Linear constraints from generally covariant systems with quadratic constraints

TL;DR

This paper explores how to reconcile boundary and gauge conditions in generally covariant theories with quadratic constraints by employing finite gauge transformations and reformulating actions to linearize constraints, demonstrating their equivalence.

Contribution

It introduces a method to convert quadratic first class constraints into linear ones in gauge-invariant actions, unifying the understanding of gauge symmetry in covariant theories.

Findings

Fully gauge-invariant actions allow quadratic constraints to be linearized.

Finite gauge transformations provide a new approach compared to infinitesimal ones.

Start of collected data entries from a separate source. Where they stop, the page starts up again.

### src/rtl/gbsha_fir_pkg.sv
// Shared widths, slot pin map and coefficient rule for the gbsha FIR slot design.
package gbsha_fir_pkg;

  localparam int N_TAPS_DEF     = 2;
  localparam int BW_IN_DEF      = 2;
  localparam int BW_OUT_DEF     = 8;
  localparam int BW_PRODUCT_DEF = 8;
  localparam int BW_SUM_DEF     = 8;

  localparam int CLK_BIT = 0;
  localparam int RST_BIT = 1;
  localparam int X_LSB   = 2;

  // Tap k carries the fixed weight k+1.
  function automatic logic [31:0] coef(input int k);
    return 32'(k + 1);
  endfunction

endpackage

### src/rtl/gbsha_fir_if.sv
// 8-in/8-out user slot pin bundle; the user side reads io_in and drives io_out.
interface gbsha_fir_if;
  logic [7:0] io_in;
  logic [7:0] io_out;

  modport slot (output io_in, input io_out);
  modport user (input io_in, output io_out);
endinterface

### src/rtl/gbsha_fir_core.sv
// Direct-form FIR: delay line, constant-coefficient products and a wrapping sum.
module gbsha_fir_core
  import gbsha_fir_pkg::*;
#(
  parameter int N_TAPS     = N_TAPS_DEF,
  parameter int BW_in      = BW_IN_DEF,
  parameter int BW_out     = BW_OUT_DEF,
  parameter int BW_product = BW_PRODUCT_DEF,
  parameter int BW_sum     = BW_SUM_DEF
) (
  input  logic              clk,
  input  logic              rst,
  input  logic [BW_in-1:0]  x_in,
  output logic [BW_out-1:0] y
);

  logic [BW_in-1:0]  d_q [N_TAPS];
  logic [BW_in-1:0]  d_d [N_TAPS];
  logic [BW_out-1:0] y_q;
  logic [BW_out-1:0] y_d;
  logic [BW_sum-1:0] sum_s;
  logic [31:0]       prod_full_s;

  // Each product wraps at BW_product bits before it enters the BW_sum-bit sum.
  always_comb begin
    sum_s       = '0;
    prod_full_s = 32'd0;
    for (int k = 0; k < N_TAPS; k++) begin
      prod_full_s = coef(k) * 32'(d_q[k]);
      sum_s       = sum_s + BW_sum'(BW_product'(prod_full_s));
    end
  end

  always_comb begin
    for (int k = 0; k < N_TAPS; k++) begin
      if (k == 0) begin
        d_d[k] = x_in;
      end else begin
        d_d[k] = d_q[k-1];
      end
    end
    // Widen first so the output is truncated or zero-extended as widths require.
    y_d = BW_out'(32'(sum_s));
  end

  always_ff @(posedge clk) begin
    if (rst) begin
      for (int k = 0; k < N_TAPS; k++) begin
        d_q[k] <= '0;
      end
      y_q <= '0;
    end else begin
      for (int k = 0; k < N_TAPS; k++) begin
        d_q[k] <= d_d[k];
      end
      y_q <= y_d;
    end
  end

  assign y = y_q;

endmodule

### src/rtl/gbsha_fir_top.sv
// Slot wrapper: maps clk/rst/x_in from io_in and zero-pads the filter output onto io_out.
module gbsha_fir_top
  import gbsha_fir_pkg::*;
#(
  parameter int N_TAPS     = N_TAPS_DEF,
  parameter int BW_in      = BW_IN_DEF,
  parameter int BW_out     = BW_OUT_DEF,
  parameter int BW_product = BW_PRODUCT_DEF,
  parameter int BW_sum     = BW_SUM_DEF
) (
  gbsha_fir_if.user io
);

  logic [BW_out-1:0] y_s;
  logic [7:0]        out_s;
  logic [7:0]        unused_pins_s;

  // Pins above x_in carry no meaning; they are tapped here only to keep them named.
  assign unused_pins_s = io.io_in;

  gbsha_fir_core #(
    .N_TAPS     (N_TAPS),
    .BW_in      (BW_in),
    .BW_out     (BW_out),
    .BW_product (BW_product),
    .BW_sum     (BW_sum)
  ) u_core (
    .clk  (io.io_in[CLK_BIT]),
    .rst  (io.io_in[RST_BIT]),
    .x_in (io.io_in[X_LSB +: BW_in]),
    .y    (y_s)
  );

  always_comb begin
    out_s              = 8'd0;
    out_s[BW_out-1:0]  = y_s;
  end

  assign io.io_out = out_s;

endmodule

### src/flat_wrapper.sv
// flat-port wrapper written by rule: the top's interface ports become plain ports
module gbsha_fir_top_flat import gbsha_fir_pkg::*;
#(
  parameter int N_TAPS     = N_TAPS_DEF,
  parameter int BW_in      = BW_IN_DEF,
  parameter int BW_out     = BW_OUT_DEF,
  parameter int BW_product = BW_PRODUCT_DEF,
  parameter int BW_sum     = BW_SUM_DEF
)
  (io_io_in, io_io_out);
  gbsha_fir_if io_i ();
  input wire logic [$bits(io_i.io_in)-1:0] io_io_in;
  output wire logic [$bits(io_i.io_out)-1:0] io_io_out;
  assign io_i.io_in = io_io_in;
  assign io_io_out = io_i.io_out;
  gbsha_fir_top #(.N_TAPS(N_TAPS), .BW_in(BW_in), .BW_out(BW_out), .BW_product(BW_product), .BW_sum(BW_sum)) u_core (.io(io_i));
endmodule
### config.mk
export PLATFORM = sky130hd
export DESIGN_NAME = gbsha_fir_top_flat
export DESIGN_NICKNAME = d
export VERILOG_FILES = /design/src/rtl/gbsha_fir_pkg.sv /design/src/rtl/gbsha_fir_if.sv /design/src/rtl/gbsha_fir_core.sv /design/src/rtl/gbsha_fir_top.sv /design/src/flat_wrapper.sv
export SDC_FILE = /design/constraint.sdc
export NUM_CORES = 1
export LEC_CHECK = 0
export BUFFER_PORTS_ARGS = -buffer_cell sky130_fd_sc_hd__buf_2
export CORE_AREA = 3 3 40 42
export DETAILED_ROUTE_END_ITERATION = 10
export DIE_AREA = 0 0 43 45
export REMOVE_ABC_BUFFERS = 1
export SLEW_MARGIN = 20
export SYNTH_ARGS = -nofsm -noshare
export SYNTH_HDL_FRONTEND = slang
export SYNTH_SLANG_ARGS = --single-unit
export TNS_END_PERCENT = 20
### constraint.sdc
create_clock -name io_io_in -period 1.2 [get_ports io_io_in]
set_clock_uncertainty 0.1 [all_clocks]
set_input_delay 0.06 -clock io_io_in [delete_from_list [all_inputs] [get_ports io_io_in]]
set_output_delay 0.06 -clock io_io_in [all_outputs]
set_load 0.01 [all_outputs]
After elaboration in Yosys (flattened, before gate mapping)
Memory sizes are Yosys's and may differ from the RTL's.
Index checks and enable logic that the tools add are counted.
- register bits after elaboration: 8
- memory bits (writable): 4
- bits of input ports: 8
- logic and storage cells: 10
- memories kept: 1
- memories (name ; words ; bits a word ; read ports ; clocked after Yosys merged registers in ; wr ports ; RTL line ; RTL):
    u_core.u_core.d_q ; 2 ; 2 ; 2 ; 0 ; 2 ; gbsha_fir_core.sv:17 ; logic [BW_in-1:0] d_q [N_TAPS];
- add/sub/neg operators: 1
- multiplexer cells: 5
- bitwise logic cells: 2
- operator list (operator ; number):
    $add A2 B3 Y4 ; 1
    $mux W2 ; 2
    $mux W1 ; 3
    $or A1 B1 Y1 ; 2

Logic depth before layout (Yosys ltp)
Gate-level depths: netlist of run 1.
- depth after elaboration: 3
- gate-level depth with buffers: 3
- mapped depth without buffers: 3

Least setup slack after synthesis of run 1
No wires, ideal clock.
- path kind: register to register
- start: reg, netlist name u_core.u_core.y[0]
- end: reg u_core.u_core.y_q[2], in the netlist u_core.u_core.y[2]
- library setup time: 114 ps
- arrival time: 841 ps
- slack: 145 ps
- cell stages (with the launch flop): 4
- clock period less this slack: 1055 ps
- path through: dfxtp_1 -> ha_1 -> ha_1 -> nor2b_1
- RTL lines (element ; RTL line ; RTL):
    to (signal assigned) ; gbsha_fir_core.sv:56 ; y_q <= y_d;
    to (decl) ; gbsha_fir_core.sv:19 ; logic [BW_out-1:0] y_q;

==> impl_metrics.tcl, run 1 <==
set metrics [dict create \
    hold-worst-slack_ns -0.214 \
    cts.repair.resized 0 \
    min-delay-start "io_io_in[3]" \
    vias 156 \
    initial_utilization 0.195 \
    cp_num_buf_inv 0 \
    tns_ns 0 \
    cts_hold_buf 0 \
    grt_pass1_vias 227 \
    grt_use_total 0.0627 \
    first_iter_violations 4 \
    routed_wl_um 356 \
    rr_worst_depth 3 \
    row_count 13 \
    cp_slowest_cell "dfxtp_1" \
    drv_slew 0 \
    yosys.area_share.simple 0.175 \
    rsz0062_at_grt "no" \
    hold_end "u_core.u_core.d_q[0][1]" \
    synth_cell_types 5 \
    die-area_mm2 0.00194 \
    dieHeight_um 45 \
    antenna_found_initial 0 \
    grt_max_degree 5 \
    fmax_ghz 0.925 \
    clk_latency_ns 0.24 \
    r2r_slack_ns 0.12 \
    drt.antenna.violating_nets 0 \
    grt_pass1_wl_um 627 \
    period_share 0.901 \
    synth_top_family_by_area "simple AND/OR/NAND/NOR gates" \
    p_per_area_mw_per_mm2 2640 \
    cp_data_arrival_time_ns 1.12 \
    cp_max_fo 2 \
    synth_xor_area_frac 0 \
    maxCapViolations 0 \
    grt_overflow 0 \
    synthCells 22 \
    irDropWorstVdd_mv 1.24 \
    dpl_cell_area_um2 263 \
    slowest_delay_ns 0.31 \
    leakage_nw 0.176 \
    finalSetupViolCount 0 \
    reg2reg_from "u_core.u_core.y[0]" \
    yosysWarnings 0 \
    worstSetupStartpoint "u_core.u_core.y[0]" \
    port_buffers 4 \
    diodes 0 \
    syn_area_um2 250 \
    path_class "flip-flop to flip-flop" \
    viasPerCell 3.32 \
    hold_viol_final 7 \
    worstHoldPathType "clock port to flip-flop" \
    synth-seq-cells 7 \
    yosysSeqAreaShare 0.560 \
    synth_compound_area_frac 0 \
    r2r_end "u_core.u_core.y[2]" \
    ios 16 \
    gp_congestion 0.642 \
    required_ns 1.24 \
    post_cts_buffers 0 \
    cp_common_cell "ha_1" \
    yosys.area_share.adder 0.100 \
    fin_nets 42 \
    stdcell_area_um2 329 \
    cp_top_family "adder cells" \
    fill_cells 136 \
    postSynthAreaPerCell_um2 11.4 \
    synthToLayoutAreaGrowth_pct 31.5 \
    status "finished with violations" \
    holdPathStages 1 \
    muxShareOfSynthArea 0 \
    worstPathCellList "ha_1 > ha_1 > nor2b_1" \
    dr.pass1.iters 2 \
    cp-start-kind "flip-flop" \
    min_period_ns 1.08 \
    routedWlPerCell_um 7.57 \
    cts_tree "done" \
    final_layout_size_suffix_gt1_frac 0.344 \
    endpoint_kind "flip-flop" \
    dieWidth_um 43 \
    core_area_mm2 0.00128 \
    violations "hold timing" \
    clk_pin_slew_ns 0.05 \
    drc_errors 0 \
]
==> registers in the layout, summed over array words and instances, names as in the netlist <==
register,count
u_core.u_core.d_q,3
u_core.u_core.y,4
==> final cells by class <==
| cell class | instances | area (um2) | share of cell area |
|---|---|---|---|
| sequential | 7 | 140 | 0.426 |
| multi-input combinational | 13 | 83.8 | 0.255 |
| tap | 15 | 18.8 | 0.0570 |
| clock buffer | 7 | 48.8 | 0.148 |
| timing repair buffer | 4 | 20.0 | 0.0608 |
| clock inverter | 1 | 17.5 | 0.0532 |
==> cells by family after synthesis <==
kind of cell,Yosys count
AND/OR/NAND/NOR,7
adder cells (fa/ha/maj),2
flip-flops,7
buffers and inverters,5
other,1
==> through the flow <==
step           worst slack, ns  utilization  total power [mW]  std cells  hold WS (ns)
6_report                 0.118        0.256             0.868         47        -0.214
5_1_grt                 0.0636        0.256             0.978         47        -0.198
4_1_cts                  0.109        0.256             0.905         47        -0.221
3_5_place_dp             0.122        0.204             0.341         39       -0.0284
3_3_place_gp             0.134        0.204             0.341         39       -0.0284
2_1_floorplan            0.102            -             0.341         20       -0.0284
==> metal layers <==
metal,global-route usage,routed length (um),up-vias
met4,0.114,4,0
li1,-,-,77
met2,0.0299,159,10
met3,0.147,75,2
met1,0.0219,117,67
met5,0,0,-
==> cell usage in the layout, fill, tap and decap left out <==
cell,n
buf_2,4
bufinv_8,1
clkbuf_1,1
clkbuf_4,6
conb_1,4
dfxtp_1,7
ha_1,2
nor2b_1,7
==> synth_stat cells (all sizes together) <==
library cell  instances  area share
dfxtp                 7        0.56
buf                   5        0.15
nor2b                 7        0.17
ha                    2        0.10
conb                  1       0.015
==> power breakdown <==
part	leakage, nW	total, mW	switching [mW]	internal (mW)
combinational	0.0585	0.00572	0.00572	0
sequential	0.0603	0.261	0	0.261
clock	0.0572	0.602	0.214	0.388
total	0.176	0.868	0.220	0.648
==> how the worst max path moves through the flow <==
stage	end	cells past startpoint	slack, ns
2_1_floorplan	u_core.u_core.y[2]	3	0.10
3_3_place_gp	u_core.u_core.y[2]	3	0.13
3_5_place_dp	u_core.u_core.y[2]	3	0.12
4_1_cts	u_core.u_core.y[2]	3	0.11
5_1_grt	u_core.u_core.y[2]	3	0.06
6_report	u_core.u_core.y[2]	3	0.12
No activity file was read; power rests on OpenSTA's default activity.
==> run 2, diff against run 1 <==
SYNTH_HIERARCHICAL = 1   (was default)
==> run 2 against run 1 <==
Compared with the run above: the run still ends with hold timing left; maximum frequency grew 0.16%; final area is the same; first-iteration DRC count shrank 75%; clock power is essentially flat.
==> impl_metrics.tcl, run 2 <==
set metrics [dict create \
    period_share 0.900 \
    yosysWarnings 6 \
    dp_hpwl_um 216 \
    largest_reg_flops 4 \
    synthArstFlopShare 0 \
    seq_power_share 0.301 \
    ios 16 \
    syn_area_um2 250 \
    worstPathCellList "ha_1 > ha_1 > nor2b_1" \
    grt_use_total 0.0610 \
    cts_hold_buf 0 \
    dpl_cell_area_um2 263 \
    postSynthAreaPerCell_um2 11.4 \
    synth_cell_types 5 \
    fin_cells 47 \
    die-area_mm2 0.00194 \
    cts_tree "done" \
    clk_latency_ns 0.25 \
    dieWidth_um 43 \
    routed_wl_um 341 \
    grt_max_degree 5 \
    r2r_slack_ns 0.12 \
    rsz0062_at_grt "no" \
    grt_overflow 0 \
    intPower_mw 0.648 \
    post_cts_buffers 0 \
    dieHeight_um 45 \
    antenna_found_initial 0 \
    clock_power_share 0.692 \
    drv_slew 0 \
    hold-worst-slack_ns -0.218 \
    viasPerCell 3.30 \
    r2r_end "u_core/u_core/y[2]" \
    cp_slowest_cell "dfxtp_1" \
    required_ns 1.24 \
    synth_area_leader_cell "dfxtp_1" \
    synth_edf_count 0 \
    tns_ns 0 \
    dr.pass1.iters 2 \
    synthCells 22 \
    synth_common_cells "dfxtp_1, nor2b_1, buf_4" \
    irDropWorstVdd_mv 1.09 \
    fin_nets 42 \
    fmax_ghz 0.926 \
    yosysSeqAreaShare 0.560 \
    synth-seq-cells 7 \
    grt_pass1_wl_um 579 \
    drc_errors 0 \
    cts.repair.resized 0 \
    cp_data_arrival_time_ns 1.12 \
    min-delay-start "io_io_in[3]" \
    use_met3 0.175 \
    pre_cts_ws_ns 0.128 \
    port_buffers 4 \
    slowest_delay_ns 0.30 \
    initial_utilization 0.195 \
    p_sw_frac 0.251 \
    diodes 0 \
    hold_viol_final 7 \
    cp-start-kind "flip-flop" \
    cp_common_cell "ha_1" \
    synthToLayoutAreaGrowth_pct 31.5 \
    path_class "flip-flop to flip-flop" \
    finalSetupViolCount 0 \
    clk_pin_slew_ns 0.05 \
    stdcell_area_um2 329 \
    gp_congestion 0.669 \
    reg2reg_from "u_core/u_core/y[0]" \
    hold_end "u_core/u_core/d_q[0][1]" \
    min_period_ns 1.08 \
    first_iter_violations 1 \
    top_usage_layer "met3" \
    grt_pass1_vias 199 \
    drt.antenna.violating_nets 0 \
    core_area_mm2 0.00128 \
    synth_area_leaders "dfxtp_1, nor2b_1, buf_4" \
    cp_max_fo 2 \
    use_met1 0.0195 \
    leakage_nw 0.176 \
    holdPathStages 1 \
    status "finished with violations" \
    p_per_area_mw_per_mm2 2630 \
    row_count 13 \
    share_comb_of_total_power 0.007 \
    vias 155 \
    met2_usage 0.0299 \
    power_mw 0.866 \
    net-switching-power_mw 0.218 \
    place_inst 39 \
    violations "hold timing" \
    rr_worst_depth 3 \
    setup_slack_ns 0.120 \
    routedWlPerCell_um 7.26 \
    final_layout_size_suffix_gt1_frac 0.344 \
    post-route-util 0.256 \
    endpoint_kind "flip-flop" \
    ys.flop_type "dfxtp_1" \
    synth_top_area_frac 0.560 \
    layout_common_cells "nor2b_1, dfxtp_1, clkbuf_4" \
    maxCapViolations 0 \
    worstHoldPathType "clock port to flip-flop" \
]
## run 2: cell counts in the layout (fill, tap and decap cells not counted)
No cell type changed its count.
## run 2: cell families after synthesis
family                   synth area share
buffers and inverters               0.150
flip-flops                          0.560
AND/OR/NAND/NOR                     0.175
adder cells (fa/ha/maj)             0.100
other                              0.0150
## run 2: worst max-delay path by stage
stage,start,endpoint,cells after the start
final,u_core/u_core/y[0],u_core/u_core/y[2],3
after global routing,u_core/u_core/y[0],u_core/u_core/y[2],3
after CTS,u_core/u_core/y[0],u_core/u_core/y[2],3
after detailed placement,u_core/u_core/y[0],u_core/u_core/y[2],3
after global placement,u_core/u_core/y[0],u_core/u_core/y[2],3
after floorplan,u_core/u_core/y[0],u_core/u_core/y[2],3
## run 2: cell type report
type	instances	area, um2
Clock buffer	7	48.8
Timing Repair Buffer	4	20.0
Fill cell	136	956
Clock inverter	1	17.5
Sequential cell	7	140
Multi-Input combinational cell	13	83.8
Tap cell	15	18.8
## run 2: worst max-delay path, delay by kind of cell (launching register included)
family | cells | cell delay (ns)
flops | 1 | 0.30
simple gates | 1 | 0.12
fa+ha+maj | 2 | 0.45
## run 2: power groups by stage
stage / Clock, mW / Sequential, mW / Combinational, mW
6_report: 0.600 / 0.261 / 0.00571
5_1_grt: 0.714 / 0.260 / 0.00650
4_1_cts: 0.630 / 0.260 / 0.00540
3_5_place_dp: 0.0678 / 0.267 / 0.00540
3_3_place_gp: 0.0678 / 0.267 / 0.00540
2_1_floorplan: 0.0678 / 0.267 / 0.00540
## run 2: layer usage
layer | wire (um) | vias up
met5 | 0 | -
met4 | 5 | 0
met3 | 106 | 2
met2 | 134 | 17
met1 | 94 | 59
li1 | - | 77
==> run 3, diff against run 2 <==
clock period = 1.1 ns   (was 1.2 ns; I/O delays follow)
==> run 3 against run 2 <==
Compared with the run above: the flow still finishes with violations (hold timing); count of clock-buffer cells in the layout stayed put; sequential share of layout area fell by 1.4 points; hold slack is essentially flat.
==> impl_metrics.tcl, run 3 (same netlist as run 2, synthesis figures left out) <==
set metrics [dict create \
    antenna_found_initial 0 \
    finalSetupViolCount 0 \
    largest_reg_flops 4 \
    hold-worst-slack_ns -0.219 \
    drc_errors 0 \
    drv_slew 0 \
    post-route-util 0.270 \
    cp_max_fo 2 \
    row_count 13 \
    grt_pass1_vias 199 \
    dieHeight_um 45 \
    fin_nets 42 \
    final_layout_size_suffix_gt1_frac 0.469 \
    maxCapViolations 0 \
    min_period_ns 1.05 \
    r2r_slack_ns 0.05 \
    dp_hpwl_um 216 \
    setup_slack_ns 0.0531 \
    core_area_mm2 0.00128 \
    die-area_mm2 0.00194 \
    p_per_area_mw_per_mm2 2730 \
    top_usage_layer "met3" \
    gp_congestion 0.669 \
    rr_worst_depth 3 \
    endpoint_kind "flip-flop" \
    grt_use_total 0.0610 \
    drt.antenna.violating_nets 0 \
    port_buffers 4 \
    hold_viol_final 7 \
    fill_cells 135 \
    first_iter_violations 1 \
    dpl_cell_area_um2 263 \
    cp-start-kind "flip-flop" \
    grt_overflow 0 \
    required_ns 1.14 \
    multiInputGateArea_um2 98.8 \
    clk_pin_slew_ns 0.05 \
    dieWidth_um 43 \
    cp_data_arrival_time_ns 1.09 \
    path_class "flip-flop to flip-flop" \
    reg2reg_from "u_core/u_core/y[0]" \
    irDropWorstVdd_mv 1.21 \
    dr.pass1.iters 2 \
    r2r_end "u_core/u_core/y[2]" \
    routed_wl_um 361 \
    pre_cts_ws_ns 0.0276 \
    violations "hold timing" \
    worstHoldPathType "clock port to flip-flop" \
    period_share 0.952 \
    final-seq-area_um2 143 \
    worstSetupStartpoint "u_core/u_core/y[0]" \
    clk_latency_ns 0.25 \
    use_met1 0.0195 \
    routedWlPerCell_um 7.68 \
    rsz0062_at_grt "no" \
    stdcell_area_um2 347 \
    mostFrequentLayoutCell "nor2b_1" \
    status "finished with violations" \
    grt_max_degree 5 \
    ios 16 \
    grt_pass1_wl_um 579 \
    vias 157 \
    fmax_ghz 0.955 \
    use_met3 0.175 \
    cts_tree "done" \
    met2_usage 0.0299 \
    initial_utilization 0.195 \
    crit_path_end "u_core/u_core/y[2]" \
    viasPerCell 3.34 \
    layout_common_cells "nor2b_1, clkbuf_4, dfxtp_1" \
    synthToLayoutAreaGrowth_pct 38.5 \
    tns_ns 0 \
    leakage_nw 0.171 \
    diodes 0 \
]
## run 3: stage by stage
stage / power (mW) / std cells / hold slack [ns]
after global routing: 1.07 / 47 / -0.208
after CTS: 0.977 / 47 / -0.225
final: 0.946 / 47 / -0.219
after floorplan: 0.372 / 20 / -0.0284
after detailed placement: 0.372 / 39 / -0.0284
after global placement: 0.372 / 39 / -0.0284
## run 3: layout make-up
type	instances	area share
Tap cell	15	0.0542
Clock inverter	1	0.0505
Multi-Input combinational cell	13	0.285
Timing Repair Buffer	4	0.0578
Sequential cell	7	0.412
Clock buffer	7	0.141
## run 3: metal layers
| metal | wire length (um) | part of all wire | vias up |
|---|---|---|---|
| met5 | 0 | 0 | - |
| met4 | 5 | 0.014 | 0 |
| met3 | 106 | 0.29 | 2 |
| met2 | 150 | 0.42 | 17 |
| met1 | 98 | 0.27 | 61 |
| li1 | - | - | 77 |
## run 3: worst min-delay path by stage
stage | to | depth (start not counted) | slack [ns] | startpoint
finish | u_core/u_core/d_q[0][1] | 1 | -0.22 | io_io_in[3]
global route | u_core/u_core/d_q[0][0] | 1 | -0.21 | io_io_in[2]
CTS | u_core/u_core/d_q[0][1] | 1 | -0.23 | io_io_in[3]
detailed placement | u_core/u_core/d_q[0][0] | 1 | -0.03 | io_io_in[1]
global placement | u_core/u_core/d_q[0][0] | 1 | -0.03 | io_io_in[1]
floorplan | u_core/u_core/d_q[0][0] | 1 | -0.03 | io_io_in[1]
## run 3: what timing repair did
item,in CTS,in global routing
hold buffers,0,0
endpoints found under the setup margin,0,2
resized for setup,0,4
buffers inserted,0,0
## run 3: report_power, final
part / total (mW) / leakage, nW / switching (mW) / internal [mW]
logic: 0.00623 / 0.0523 / 0.00623 / 0
registers: 0.284 / 0.0613 / 0 / 0.284
clock network: 0.655 / 0.0572 / 0.232 / 0.423
## run 3: worst max-delay path, stage by stage, from the launching register on
cell,delay (ns)
dfxtp_2,0.31
ha_2,0.19
ha_4,0.22
nor2b_1,0.11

The method is demonstrated on relativistic particle, harmonic oscillator, and SL(2,R) models.

Abstract

How to make compatible both boundary and gauge conditions for generally covariant theories using the gauge symmetry generated by first class constraints is studied. This approach employs finite gauge transformations in contrast with previous works which use infinitesimal ones. Two kinds of variational principles are taken into account; the first one features non-gauge-invariant actions whereas the second includes fully gauge-invariant actions. Furthermore, it is shown that it is possible to rewrite fully gauge-invariant actions featuring first class constraints quadratic in the momenta into first class constraints linear in the momenta (and homogeneous in some cases) due to the full gauge invariance of their actions. This shows that the gauge symmetry present in generally covariant theories having first class constraints quadratic in the momenta is not of a different kind with respect to the one of theories with first class constraints linear in the momenta if fully gauge-invariant actions are taken into account for the former theories. These ideas are implemented for the parametrized relativistic free particle, parametrized harmonic oscillator, and the SL(2,R) model.